A friend asked me what I though of this article in Vanity Fair. My basic thought is that you find what you look for. Everything he mentioned reminded me how much the government had screwed up. He enumerated all of the things that the government did or had power to do (Alan Greenspan, various legislation, etc.) and how disastrous they were and then concludes that “anti-regulation fanatics” were to blame for the current mess. Huh?
I think a more reasonable way to look at it is that the government either shouldn’t have the power it does (via the fed) or should stop trying to compensate for its market distorting reactions to other market distorting legislation (like Sarbanes Oxely etc.). Instead of picking out one fed chair and (rightfully) complain that he screwed some things up, why not ask why a person or board has that kind of power in the first place? Instead of complaining about the repeal of Sarbanes et. al, why not ask what the markets were reacting to that made that legislation first attractive and then unattractive? I’m willing to bet that it was a reaction to some sort of legislation that caused that law to be “needed” in the first place. I’m also willing to bet that both in the enactment and the repeal of that law, they got it wrong…

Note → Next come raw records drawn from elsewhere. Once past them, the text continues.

[src/common/fcif_pkg.sv]
// Constants and types of the four-channel input filter.
// Assumes a 40 MHz system clock; counts below are derived from it.
//
// Notes on behaviour
// - Four inputs sampled; channel n reported in bit n of the input byte.
// - Block owns no output bytes; the bus never writes process data here.
// - A low-to-high change is reported only after a 3 ms filter delay.
// - A high-to-low change is reported only after a 3 ms filter delay.
// - No interrupts, no alarms, no diagnostic data for read-out.
// - One green indicator per channel follows that channel's reported state.
// - Red fault indicator flashes while a configuration error is present.
// - All four channels usable at once, in any mounting orientation.
package fcif_pkg;
    localparam int          FCIF_CLK_HZ        = 40_000_000;
    localparam int          FCIF_NUM_CH        = 4;
    localparam int          FCIF_BYTE_W        = 8;
    localparam logic [7:0]  FCIF_INPUT_OFFSET  = 8'h00;
    localparam int          FCIF_FILTER_US     = 3000;
    // Least time: whole cycles, no rounding up; the MHz divide truncates
    localparam int          FCIF_FILTER_CYC    = (FCIF_FILTER_US * (FCIF_CLK_HZ / 1_000_000) + 0);
    localparam int          FCIF_FLASH_HZ      = 2;
    localparam int          FCIF_FLASH_HALF_CYC = FCIF_CLK_HZ / (2 * FCIF_FLASH_HZ);
    localparam logic [3:0]  FCIF_RESERVED_ZERO = 4'h0;
endpackage
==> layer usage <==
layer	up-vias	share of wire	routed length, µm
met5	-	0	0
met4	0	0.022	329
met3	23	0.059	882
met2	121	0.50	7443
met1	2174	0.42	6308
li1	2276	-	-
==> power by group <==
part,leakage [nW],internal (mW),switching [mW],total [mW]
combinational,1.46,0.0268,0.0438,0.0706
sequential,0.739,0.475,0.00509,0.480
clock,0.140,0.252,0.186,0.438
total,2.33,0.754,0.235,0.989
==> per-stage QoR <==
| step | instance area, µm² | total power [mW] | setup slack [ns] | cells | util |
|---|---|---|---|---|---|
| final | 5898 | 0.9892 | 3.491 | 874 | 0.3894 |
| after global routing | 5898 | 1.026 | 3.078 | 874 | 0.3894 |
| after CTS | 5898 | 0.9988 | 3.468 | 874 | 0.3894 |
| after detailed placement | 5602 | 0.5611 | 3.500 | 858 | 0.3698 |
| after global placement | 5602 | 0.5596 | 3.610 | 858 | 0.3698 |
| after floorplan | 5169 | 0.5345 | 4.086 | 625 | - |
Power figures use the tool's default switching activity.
$ cat src/inc/timer_unit_pkg.sv
// Constants and types of the timer and interrupt unit.
// Functional notes
// - Two 8-bit flag registers, each with an 8-bit enable register.
// - Write bit 7 selects set or clear of the written ones in bits 0-6.
// - Enabled events mark the status bit and, if activated, the request pin.
// - Transmit-done sets when transmitter moves from data to end-of-frame.
// - Receive-done sets when the received stream ends.
// - Command-idle sets when a running command returns to idle.
// - One water level gives top and bottom FIFO alerts; each sets a flag.
// - Error flag sets when any receive error bit becomes set.
// - Card-detect flag sets when a card is found in low-power sensing.
// - Receive-start flag sets on start-of-frame or subcarrier detection.
// - Global flag sets while any other enabled flag is set.
// - Five timers; first four pick carrier, slow clock or timer 0/1 underflow.
// - Each timer has a 16-bit count and a 16-bit reload, byte-wide access.
// - Wake timer on low-power oscillator wakes system, may return to standby.
// - Shared control register starts, stops and reports the four timers.
// - A running timer decrements once per selected tick.
// - At zero, the next tick raises the timer interrupt.
// - At underflow the timer stops or reloads, giving periodic interrupts.
// - The start bit of a timer's own control register starts it.
// - A stop event before underflow halts the timer with no interrupt.
// - Host can set and clear each timer flag directly.
package timer_unit_pkg;
   localparam int CLK_HZ = 100_000_000;
   localparam int CARRIER_HZ = 13_560_000;
   localparam int ACC_GRAIN = 10_000;
   localparam logic [13:0] ACC_STEP = 14'(CARRIER_HZ / ACC_GRAIN);
   localparam logic [13:0] ACC_MOD = 14'(CLK_HZ / ACC_GRAIN);
   localparam logic [5:0] SLOW_DIV_LAST = 6'h3f;
   localparam int NUM_TIMERS = 5;
   localparam int WAKE_IDX = 4;
   localparam logic [7:0] ADDR_FLAGS_A = 8'h00;
   localparam logic [7:0] ADDR_FLAGS_B = 8'h01;
   localparam logic [7:0] ADDR_EN_A = 8'h02;
   localparam logic [7:0] ADDR_EN_B = 8'h03;
   localparam logic [7:0] ADDR_STATUS = 8'h04;
   localparam logic [7:0] ADDR_GCTRL = 8'h05;
   localparam logic [7:0] ADDR_POWER = 8'h06;
   localparam logic [7:0] ADDR_WATER = 8'h07;
   localparam logic [7:0] ADDR_TMR_BASE = 8'h10;
   localparam logic [7:0] ADDR_TMR_END = 8'h38;
   localparam logic [2:0] SUB_CTRL = 3'h0;
   localparam logic [2:0] SUB_RLD_HI = 3'h1;
   localparam logic [2:0] SUB_RLD_LO = 3'h2;
   localparam logic [2:0] SUB_CNT_HI = 3'h3;
   localparam logic [2:0] SUB_CNT_LO = 3'h4;
   localparam int WR_SET_BIT = 7;
   localparam int FA_TX = 0;
   localparam int FA_RX = 1;
   localparam int FA_IDLE = 2;
   localparam int FA_HIGH = 3;
   localparam int FA_LOW = 4;
   localparam int FA_ERR = 5;
   localparam int FA_SOF = 6;
   localparam int FB_CARD = 5;
   localparam int FB_ANY = 6;
   localparam int TC_AUTO = 2;
   localparam int TC_START = 3;
   localparam int TC_STOPEV = 4;
   localparam int TC_AUTOSLEEP = 5;
   localparam int GC_STROBE = 4;
   localparam int PW_PIN_EN = 0;
   localparam int PW_STANDBY = 1;
   localparam logic [7:0] FLAGS_RST = 8'h00;
   localparam logic [7:0] ENABLE_RST = 8'h00;
   localparam logic [7:0] TCTRL_RST = 8'h00;
   localparam logic [15:0] RELOAD_RST = 16'h0000;
   localparam logic [7:0] WATER_RST = 8'h08;
   localparam logic [7:0] POWER_RST = 8'h00;
   typedef enum logic [1:0] {
      CLK_CARRIER = 2'b00,
      CLK_SLOW = 2'b01,
      CLK_UF0 = 2'b10,
      CLK_UF1 = 2'b11
   } clk_sel_type;
   typedef enum logic {
      T_IDLE = 1'b0,
      T_RUN = 1'b1
   } timer_state_type;
endpackage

His sneering at self-correcting markets is especially galling, how would he know how well they work? First off, they don’t exist in the financial world. On top of that, they are never allowed to correct. No one ever claimed that perfection would result from totally deregulated markets, but they do indeed “correct” themselves. I’m ignoring the strawman that people have been chomping at the bit for totally deregulated markets. As far as I can tell, people have wanted less regulated markets, or at least minimally regulated ones.That’s not the same thing at all… Anyway, it is the attempt to mitigate these corrections that causes so much widespread trouble. Trying to “fix” the result of markets only leads to other consequences. Markets only work well if the negative things are allowed to happen. Stupidity and excessive risk taking should be their own punishment….

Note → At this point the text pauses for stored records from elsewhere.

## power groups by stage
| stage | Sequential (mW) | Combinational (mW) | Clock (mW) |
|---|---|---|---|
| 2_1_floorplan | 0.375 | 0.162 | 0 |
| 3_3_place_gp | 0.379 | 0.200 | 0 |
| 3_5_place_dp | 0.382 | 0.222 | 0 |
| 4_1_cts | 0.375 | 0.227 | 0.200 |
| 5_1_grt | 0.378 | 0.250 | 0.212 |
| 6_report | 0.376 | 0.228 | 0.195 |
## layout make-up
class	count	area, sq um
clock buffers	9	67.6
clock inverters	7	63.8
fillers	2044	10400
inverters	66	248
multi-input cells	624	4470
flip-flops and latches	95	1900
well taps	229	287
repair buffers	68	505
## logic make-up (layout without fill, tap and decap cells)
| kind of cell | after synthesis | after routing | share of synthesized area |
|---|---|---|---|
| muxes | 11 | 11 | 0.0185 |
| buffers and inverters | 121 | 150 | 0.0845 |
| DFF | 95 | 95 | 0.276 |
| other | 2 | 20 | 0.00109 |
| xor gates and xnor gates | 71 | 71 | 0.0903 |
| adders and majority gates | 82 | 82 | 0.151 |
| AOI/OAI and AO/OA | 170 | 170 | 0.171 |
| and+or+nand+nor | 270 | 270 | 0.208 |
File: src/rtl/mkd_pkg.sv
package mkd_pkg;
  // Parameter kind and instance codes, all seven bits wide
  localparam logic [6:0] KIND_KEY     = 7'h35;   // 0110101, channel key
  localparam logic [6:0] KIND_SEQ     = 7'h36;   // 0110110, sequence number
  localparam logic [6:0] INST_BASE    = 7'h38;   // 0111000, instance 0
  localparam int         KEY_W        = 128;     // Key width in bits
  localparam int         SEQ_W        = 48;      // Sequence number width
  localparam int         INST_W       = 3;       // Instance number width
  // Retrieval supervision time, microseconds, and clock rate
  localparam int         SUP_TIME_US  = 1000;    // Default supervision time
  localparam int         CLK_MHZ      = 250;     // Core clock rate
  localparam int         SUP_CYCLES   = SUP_TIME_US * CLK_MHZ;
  localparam int         SUP_CNT_W    = 32;      // Supervision counter width
  localparam logic [1:0] LFSR_RST_HI  = 2'h1;    // Nonzero seed marker

  // Message types on the link
  typedef enum logic [2:0] {
    MKD_MSG_NONE,
    MKD_MSG_SUGGEST,
    MKD_MSG_ACCEPT,
    MKD_MSG_REQUEST,
    MKD_MSG_REJECT,
    MKD_MSG_NOTIFY
  } mkd_msg_t;
endpackage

How people can propose more regulation to fix problems that have government’s fingerprints all over them really confounds me. Why does he think it is possible for effective legislation for such a complicated issue to come out of the political process? Why does he not think that even if we did get the most brilliant economists (even by his standards) running things via regulation that they would be replaced by other people eventually? If you give power to people to regulate things, the political process will make a hash out of the best intentions.
So I’m not going to attack his econ cred. I’d look pretty silly with my several semesters worth of econ vs. his nobel prize… I have no reason to disbelieve his analysis of cause and effect. I am attacking his myopic view of what regulation is capable of and of the process that creates that legislation. There isn’t any reason to think that different regulations wouldn’t cause other problems. This is, in a nutshell, why the vast majority of professional economists drive me crazy. They know their models well, but they confuse those things with economics.
The main point that I got out of it was “The party I don’t like made some decisions that had bad consequences, so they’re all stupid.” His juvenile worship of the philosopher/economist technocrat getting things right blinds him to the reality of the political process. Unfortunetly, this idea of “If only we had the right people administering the right laws, everything would be fine,” is probably the most widespread view out there. Sigh…. Freer markets are by no means perfect, but they are a hell of a lot more democratic. In a totally free market of exchange, the damage caused by bad decisions are mostly limited to the people involved in that exchange. In his world, if all of the politicians involved in his regulating efforts aren’t blessed with perfect foreknowledge of all consequences for years to come from their regulations, we all feel the effects of their decisions.